Activity: How many lines in the entries below include the string "that"? Answer with the number only.

Saved data entries:
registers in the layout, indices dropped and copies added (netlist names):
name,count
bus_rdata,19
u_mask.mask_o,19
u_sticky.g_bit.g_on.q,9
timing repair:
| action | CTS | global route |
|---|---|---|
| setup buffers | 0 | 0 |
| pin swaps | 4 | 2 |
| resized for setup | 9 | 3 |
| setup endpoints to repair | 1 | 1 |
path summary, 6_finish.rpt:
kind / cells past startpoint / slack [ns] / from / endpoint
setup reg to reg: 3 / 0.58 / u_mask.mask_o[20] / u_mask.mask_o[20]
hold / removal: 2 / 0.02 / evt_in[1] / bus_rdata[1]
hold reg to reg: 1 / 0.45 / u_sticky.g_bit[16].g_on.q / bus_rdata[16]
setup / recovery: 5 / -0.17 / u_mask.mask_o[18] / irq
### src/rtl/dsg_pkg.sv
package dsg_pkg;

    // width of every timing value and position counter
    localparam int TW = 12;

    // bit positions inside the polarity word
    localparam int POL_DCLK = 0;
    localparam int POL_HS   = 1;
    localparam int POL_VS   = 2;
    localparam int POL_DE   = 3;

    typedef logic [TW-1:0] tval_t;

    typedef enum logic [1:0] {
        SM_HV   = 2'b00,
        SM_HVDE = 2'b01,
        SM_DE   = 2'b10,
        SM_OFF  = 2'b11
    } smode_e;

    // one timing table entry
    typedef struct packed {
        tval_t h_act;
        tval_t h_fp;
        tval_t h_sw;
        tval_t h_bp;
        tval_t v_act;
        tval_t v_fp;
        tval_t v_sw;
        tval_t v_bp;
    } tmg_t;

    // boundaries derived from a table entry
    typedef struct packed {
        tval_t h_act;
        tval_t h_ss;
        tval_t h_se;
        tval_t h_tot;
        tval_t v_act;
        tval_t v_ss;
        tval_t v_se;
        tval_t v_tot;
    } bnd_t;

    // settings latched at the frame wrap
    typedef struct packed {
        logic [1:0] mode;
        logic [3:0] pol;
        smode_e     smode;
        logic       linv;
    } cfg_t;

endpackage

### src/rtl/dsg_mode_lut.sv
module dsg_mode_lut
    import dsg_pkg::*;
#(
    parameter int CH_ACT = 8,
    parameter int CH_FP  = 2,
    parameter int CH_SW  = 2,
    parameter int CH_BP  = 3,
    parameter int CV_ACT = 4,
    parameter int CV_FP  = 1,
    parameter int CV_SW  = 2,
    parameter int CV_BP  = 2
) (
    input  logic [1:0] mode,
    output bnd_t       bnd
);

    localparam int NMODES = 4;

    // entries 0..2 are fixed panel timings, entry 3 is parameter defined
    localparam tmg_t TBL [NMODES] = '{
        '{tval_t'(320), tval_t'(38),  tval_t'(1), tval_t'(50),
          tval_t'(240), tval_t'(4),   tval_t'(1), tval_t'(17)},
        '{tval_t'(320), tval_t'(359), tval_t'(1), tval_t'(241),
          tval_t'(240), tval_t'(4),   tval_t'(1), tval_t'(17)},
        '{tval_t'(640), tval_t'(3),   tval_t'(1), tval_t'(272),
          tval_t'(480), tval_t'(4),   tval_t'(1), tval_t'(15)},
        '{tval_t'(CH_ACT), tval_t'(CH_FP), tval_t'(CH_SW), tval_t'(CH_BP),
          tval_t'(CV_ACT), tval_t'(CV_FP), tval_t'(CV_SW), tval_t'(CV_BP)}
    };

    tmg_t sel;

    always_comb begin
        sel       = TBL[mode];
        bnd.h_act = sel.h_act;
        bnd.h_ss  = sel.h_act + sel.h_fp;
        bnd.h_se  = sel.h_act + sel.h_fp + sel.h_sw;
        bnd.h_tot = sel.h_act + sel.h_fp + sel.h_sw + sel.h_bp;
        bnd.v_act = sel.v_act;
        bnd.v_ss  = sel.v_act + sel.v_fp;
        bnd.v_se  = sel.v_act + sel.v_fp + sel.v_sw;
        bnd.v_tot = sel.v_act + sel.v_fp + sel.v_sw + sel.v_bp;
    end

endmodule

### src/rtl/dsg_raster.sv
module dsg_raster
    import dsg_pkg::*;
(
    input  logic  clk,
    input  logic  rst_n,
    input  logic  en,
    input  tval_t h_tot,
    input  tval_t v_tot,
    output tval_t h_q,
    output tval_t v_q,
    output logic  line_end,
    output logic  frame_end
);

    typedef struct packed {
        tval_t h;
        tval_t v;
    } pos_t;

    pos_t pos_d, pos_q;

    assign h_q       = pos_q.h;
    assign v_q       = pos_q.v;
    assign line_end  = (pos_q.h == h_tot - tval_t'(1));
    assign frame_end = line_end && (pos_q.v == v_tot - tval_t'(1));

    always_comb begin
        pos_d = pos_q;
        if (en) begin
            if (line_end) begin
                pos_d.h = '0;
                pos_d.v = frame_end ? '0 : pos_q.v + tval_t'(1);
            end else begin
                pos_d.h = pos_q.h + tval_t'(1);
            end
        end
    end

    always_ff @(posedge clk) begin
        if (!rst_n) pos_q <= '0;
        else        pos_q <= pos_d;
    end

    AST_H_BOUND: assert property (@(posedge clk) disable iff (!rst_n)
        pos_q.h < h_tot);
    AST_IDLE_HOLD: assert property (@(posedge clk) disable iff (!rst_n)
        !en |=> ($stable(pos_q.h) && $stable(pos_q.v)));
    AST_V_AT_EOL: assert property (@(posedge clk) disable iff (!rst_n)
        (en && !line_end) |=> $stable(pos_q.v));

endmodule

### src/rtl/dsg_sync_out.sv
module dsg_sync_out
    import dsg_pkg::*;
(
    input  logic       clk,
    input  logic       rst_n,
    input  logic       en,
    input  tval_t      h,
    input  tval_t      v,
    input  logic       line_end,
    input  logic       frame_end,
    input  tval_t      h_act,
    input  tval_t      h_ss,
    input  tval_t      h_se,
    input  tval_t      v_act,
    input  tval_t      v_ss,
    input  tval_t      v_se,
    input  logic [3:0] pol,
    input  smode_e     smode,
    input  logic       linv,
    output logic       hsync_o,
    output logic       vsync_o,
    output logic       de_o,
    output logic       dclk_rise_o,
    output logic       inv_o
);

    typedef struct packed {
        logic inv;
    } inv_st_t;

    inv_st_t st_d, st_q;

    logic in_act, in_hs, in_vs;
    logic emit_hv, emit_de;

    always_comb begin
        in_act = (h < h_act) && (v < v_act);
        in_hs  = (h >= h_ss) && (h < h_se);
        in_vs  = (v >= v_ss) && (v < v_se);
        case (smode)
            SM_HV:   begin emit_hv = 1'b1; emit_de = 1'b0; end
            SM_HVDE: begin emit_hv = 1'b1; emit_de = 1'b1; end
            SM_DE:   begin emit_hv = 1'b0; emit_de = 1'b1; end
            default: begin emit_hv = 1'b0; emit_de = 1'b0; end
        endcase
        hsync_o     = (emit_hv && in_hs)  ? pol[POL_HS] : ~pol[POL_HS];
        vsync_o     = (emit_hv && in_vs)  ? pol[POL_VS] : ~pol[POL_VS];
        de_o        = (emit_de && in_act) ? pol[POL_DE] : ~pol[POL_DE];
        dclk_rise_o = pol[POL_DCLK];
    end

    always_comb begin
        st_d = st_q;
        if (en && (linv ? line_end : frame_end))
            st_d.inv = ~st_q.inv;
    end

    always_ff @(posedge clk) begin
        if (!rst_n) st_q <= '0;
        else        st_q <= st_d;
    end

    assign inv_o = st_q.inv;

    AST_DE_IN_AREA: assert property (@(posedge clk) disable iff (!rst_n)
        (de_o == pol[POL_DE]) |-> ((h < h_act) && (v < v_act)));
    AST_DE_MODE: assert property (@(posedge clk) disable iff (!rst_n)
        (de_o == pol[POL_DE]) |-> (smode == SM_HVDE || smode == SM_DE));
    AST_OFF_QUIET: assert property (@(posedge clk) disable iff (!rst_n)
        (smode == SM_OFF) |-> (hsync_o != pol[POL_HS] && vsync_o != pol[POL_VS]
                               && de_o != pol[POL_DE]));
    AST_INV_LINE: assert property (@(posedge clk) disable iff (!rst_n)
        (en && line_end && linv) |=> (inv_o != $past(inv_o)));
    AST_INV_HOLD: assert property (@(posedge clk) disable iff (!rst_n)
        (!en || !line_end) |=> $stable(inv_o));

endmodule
...
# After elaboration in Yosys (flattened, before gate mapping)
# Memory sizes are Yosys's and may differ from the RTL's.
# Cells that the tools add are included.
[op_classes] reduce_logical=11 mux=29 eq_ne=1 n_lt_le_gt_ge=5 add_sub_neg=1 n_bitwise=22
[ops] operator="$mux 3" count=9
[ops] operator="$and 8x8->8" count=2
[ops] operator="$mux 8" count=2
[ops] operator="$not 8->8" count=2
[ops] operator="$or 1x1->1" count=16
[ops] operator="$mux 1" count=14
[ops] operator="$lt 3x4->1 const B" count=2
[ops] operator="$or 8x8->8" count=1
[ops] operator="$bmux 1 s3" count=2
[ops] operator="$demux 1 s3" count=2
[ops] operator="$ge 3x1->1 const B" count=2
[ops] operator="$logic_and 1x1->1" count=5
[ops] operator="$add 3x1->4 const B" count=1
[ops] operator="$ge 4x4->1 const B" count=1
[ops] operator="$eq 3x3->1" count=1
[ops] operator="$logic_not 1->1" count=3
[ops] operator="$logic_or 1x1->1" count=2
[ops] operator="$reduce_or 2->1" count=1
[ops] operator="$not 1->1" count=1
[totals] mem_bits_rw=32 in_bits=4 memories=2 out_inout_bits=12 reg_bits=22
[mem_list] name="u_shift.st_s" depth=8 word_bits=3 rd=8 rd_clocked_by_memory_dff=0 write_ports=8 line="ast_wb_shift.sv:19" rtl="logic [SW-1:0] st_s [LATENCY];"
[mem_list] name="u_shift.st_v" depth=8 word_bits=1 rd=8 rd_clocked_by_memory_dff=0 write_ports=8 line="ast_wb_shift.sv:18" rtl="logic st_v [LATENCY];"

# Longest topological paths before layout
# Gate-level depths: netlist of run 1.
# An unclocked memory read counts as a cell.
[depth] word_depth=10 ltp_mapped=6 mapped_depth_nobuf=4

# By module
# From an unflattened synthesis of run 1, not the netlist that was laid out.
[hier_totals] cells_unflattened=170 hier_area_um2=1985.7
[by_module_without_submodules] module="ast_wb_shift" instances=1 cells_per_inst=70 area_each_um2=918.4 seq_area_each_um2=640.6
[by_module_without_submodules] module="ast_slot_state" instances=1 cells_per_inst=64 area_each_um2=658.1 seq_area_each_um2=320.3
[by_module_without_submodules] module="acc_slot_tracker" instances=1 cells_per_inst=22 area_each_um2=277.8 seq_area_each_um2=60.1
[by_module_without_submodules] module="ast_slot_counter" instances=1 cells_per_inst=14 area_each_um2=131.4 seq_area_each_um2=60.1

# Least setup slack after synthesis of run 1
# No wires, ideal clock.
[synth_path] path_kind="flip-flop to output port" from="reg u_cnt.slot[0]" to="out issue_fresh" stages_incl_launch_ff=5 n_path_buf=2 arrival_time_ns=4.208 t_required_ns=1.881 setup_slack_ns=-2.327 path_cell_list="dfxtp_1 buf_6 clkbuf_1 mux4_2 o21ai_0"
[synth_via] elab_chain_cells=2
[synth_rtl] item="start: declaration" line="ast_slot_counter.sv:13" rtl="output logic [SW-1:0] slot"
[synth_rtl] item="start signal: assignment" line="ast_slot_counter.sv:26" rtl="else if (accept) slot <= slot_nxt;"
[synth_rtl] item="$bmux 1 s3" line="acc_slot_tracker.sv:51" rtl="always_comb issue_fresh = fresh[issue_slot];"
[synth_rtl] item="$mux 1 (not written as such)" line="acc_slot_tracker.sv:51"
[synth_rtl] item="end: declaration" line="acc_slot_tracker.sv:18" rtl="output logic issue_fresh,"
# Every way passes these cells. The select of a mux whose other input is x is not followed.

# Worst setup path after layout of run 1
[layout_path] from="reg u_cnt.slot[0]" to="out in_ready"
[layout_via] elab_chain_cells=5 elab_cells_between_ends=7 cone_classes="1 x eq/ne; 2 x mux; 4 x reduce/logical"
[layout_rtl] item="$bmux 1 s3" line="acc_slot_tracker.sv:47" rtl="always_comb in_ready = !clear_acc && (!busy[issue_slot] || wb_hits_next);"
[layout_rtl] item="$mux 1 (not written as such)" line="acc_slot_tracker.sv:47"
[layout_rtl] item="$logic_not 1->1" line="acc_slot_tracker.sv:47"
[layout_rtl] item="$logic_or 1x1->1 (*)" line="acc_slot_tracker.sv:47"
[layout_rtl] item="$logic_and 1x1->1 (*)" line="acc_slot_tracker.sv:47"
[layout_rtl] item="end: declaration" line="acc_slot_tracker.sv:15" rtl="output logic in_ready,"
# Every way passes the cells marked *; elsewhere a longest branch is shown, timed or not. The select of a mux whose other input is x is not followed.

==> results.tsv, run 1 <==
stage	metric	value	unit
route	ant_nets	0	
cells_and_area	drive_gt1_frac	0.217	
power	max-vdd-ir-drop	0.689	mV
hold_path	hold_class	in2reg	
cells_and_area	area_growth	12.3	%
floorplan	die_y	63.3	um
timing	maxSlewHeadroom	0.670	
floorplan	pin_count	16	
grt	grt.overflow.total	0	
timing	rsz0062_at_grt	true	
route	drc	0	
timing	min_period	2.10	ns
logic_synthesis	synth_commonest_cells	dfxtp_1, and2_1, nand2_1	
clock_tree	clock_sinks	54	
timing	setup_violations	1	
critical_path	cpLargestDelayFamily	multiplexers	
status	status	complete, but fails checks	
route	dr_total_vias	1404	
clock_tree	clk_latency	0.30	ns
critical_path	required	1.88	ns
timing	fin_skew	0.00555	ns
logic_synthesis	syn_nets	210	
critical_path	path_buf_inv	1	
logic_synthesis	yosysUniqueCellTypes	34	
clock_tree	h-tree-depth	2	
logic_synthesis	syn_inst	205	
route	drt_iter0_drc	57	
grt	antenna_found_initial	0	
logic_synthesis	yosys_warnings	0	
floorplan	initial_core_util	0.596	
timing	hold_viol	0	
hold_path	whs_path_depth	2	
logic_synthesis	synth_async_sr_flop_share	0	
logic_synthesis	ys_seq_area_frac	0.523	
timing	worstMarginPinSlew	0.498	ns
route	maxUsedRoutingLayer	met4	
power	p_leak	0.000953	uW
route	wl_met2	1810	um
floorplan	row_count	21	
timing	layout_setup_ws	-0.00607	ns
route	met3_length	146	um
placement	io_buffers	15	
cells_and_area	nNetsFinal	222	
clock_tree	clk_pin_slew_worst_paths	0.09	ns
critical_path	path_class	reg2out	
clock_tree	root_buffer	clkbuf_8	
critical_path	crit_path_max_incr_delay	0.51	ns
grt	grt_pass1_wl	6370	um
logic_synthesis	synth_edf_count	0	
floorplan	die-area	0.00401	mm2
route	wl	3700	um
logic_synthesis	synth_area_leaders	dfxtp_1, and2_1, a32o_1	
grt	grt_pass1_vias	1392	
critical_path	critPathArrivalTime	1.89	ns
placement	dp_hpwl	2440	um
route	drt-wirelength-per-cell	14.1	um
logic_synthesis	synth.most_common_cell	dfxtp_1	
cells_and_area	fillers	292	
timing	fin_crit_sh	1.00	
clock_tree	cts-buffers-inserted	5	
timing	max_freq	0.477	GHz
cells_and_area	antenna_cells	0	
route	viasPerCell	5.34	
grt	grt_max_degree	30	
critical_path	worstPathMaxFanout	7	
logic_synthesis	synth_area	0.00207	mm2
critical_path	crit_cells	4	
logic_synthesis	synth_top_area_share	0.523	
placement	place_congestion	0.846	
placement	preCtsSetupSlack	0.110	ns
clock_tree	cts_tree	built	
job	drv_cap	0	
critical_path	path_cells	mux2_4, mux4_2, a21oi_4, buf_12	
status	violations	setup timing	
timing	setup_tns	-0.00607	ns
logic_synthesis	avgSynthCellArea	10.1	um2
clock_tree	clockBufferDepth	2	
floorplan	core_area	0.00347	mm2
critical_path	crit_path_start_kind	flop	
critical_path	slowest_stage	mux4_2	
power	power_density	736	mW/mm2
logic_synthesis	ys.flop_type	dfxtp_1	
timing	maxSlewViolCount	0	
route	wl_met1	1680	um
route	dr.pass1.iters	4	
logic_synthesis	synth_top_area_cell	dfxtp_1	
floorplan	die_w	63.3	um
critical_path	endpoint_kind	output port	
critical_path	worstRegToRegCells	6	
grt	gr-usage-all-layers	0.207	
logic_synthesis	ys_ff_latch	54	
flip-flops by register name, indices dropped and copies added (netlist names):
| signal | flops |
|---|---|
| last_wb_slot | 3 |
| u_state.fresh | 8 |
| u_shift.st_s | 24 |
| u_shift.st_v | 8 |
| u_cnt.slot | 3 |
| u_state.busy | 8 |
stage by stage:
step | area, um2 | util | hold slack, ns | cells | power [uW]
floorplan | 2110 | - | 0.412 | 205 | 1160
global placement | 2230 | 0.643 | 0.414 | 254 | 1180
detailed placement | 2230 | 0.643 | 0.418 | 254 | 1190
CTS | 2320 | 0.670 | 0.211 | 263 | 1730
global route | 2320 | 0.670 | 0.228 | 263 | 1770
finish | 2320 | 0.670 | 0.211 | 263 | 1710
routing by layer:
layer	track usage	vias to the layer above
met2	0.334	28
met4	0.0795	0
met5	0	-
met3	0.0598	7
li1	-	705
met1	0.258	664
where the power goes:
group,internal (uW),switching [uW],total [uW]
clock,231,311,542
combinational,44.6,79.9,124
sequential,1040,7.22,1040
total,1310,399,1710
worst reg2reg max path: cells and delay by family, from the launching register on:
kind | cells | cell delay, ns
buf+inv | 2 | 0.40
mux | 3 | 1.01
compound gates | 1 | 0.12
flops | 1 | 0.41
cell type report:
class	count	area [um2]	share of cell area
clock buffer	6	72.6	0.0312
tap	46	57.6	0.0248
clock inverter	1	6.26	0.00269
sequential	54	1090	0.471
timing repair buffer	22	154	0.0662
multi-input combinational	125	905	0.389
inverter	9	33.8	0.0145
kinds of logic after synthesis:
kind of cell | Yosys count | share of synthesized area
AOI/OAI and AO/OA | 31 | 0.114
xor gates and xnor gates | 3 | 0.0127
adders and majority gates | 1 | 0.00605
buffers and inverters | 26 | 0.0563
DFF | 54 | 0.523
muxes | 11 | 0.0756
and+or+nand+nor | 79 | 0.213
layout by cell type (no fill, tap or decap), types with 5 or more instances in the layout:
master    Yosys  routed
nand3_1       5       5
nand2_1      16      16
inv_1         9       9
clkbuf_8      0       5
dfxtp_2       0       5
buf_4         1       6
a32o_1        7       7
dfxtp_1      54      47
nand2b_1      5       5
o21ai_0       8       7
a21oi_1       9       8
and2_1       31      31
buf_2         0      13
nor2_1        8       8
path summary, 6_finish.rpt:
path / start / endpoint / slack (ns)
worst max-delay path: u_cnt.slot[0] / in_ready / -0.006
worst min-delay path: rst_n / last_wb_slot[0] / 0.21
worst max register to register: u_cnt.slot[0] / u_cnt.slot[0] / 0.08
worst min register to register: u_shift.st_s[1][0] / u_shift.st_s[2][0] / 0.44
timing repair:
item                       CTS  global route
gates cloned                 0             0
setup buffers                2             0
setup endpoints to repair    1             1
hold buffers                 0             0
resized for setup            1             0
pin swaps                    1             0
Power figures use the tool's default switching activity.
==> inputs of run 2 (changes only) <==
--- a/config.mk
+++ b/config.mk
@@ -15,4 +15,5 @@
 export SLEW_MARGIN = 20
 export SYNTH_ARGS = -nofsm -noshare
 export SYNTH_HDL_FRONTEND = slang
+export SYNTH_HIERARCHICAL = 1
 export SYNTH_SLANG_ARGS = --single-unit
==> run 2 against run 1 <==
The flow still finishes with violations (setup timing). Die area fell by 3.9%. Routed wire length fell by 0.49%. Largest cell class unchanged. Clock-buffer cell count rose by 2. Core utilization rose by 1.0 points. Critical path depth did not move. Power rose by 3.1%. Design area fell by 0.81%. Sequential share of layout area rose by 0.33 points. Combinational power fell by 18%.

Answer to the problem: 2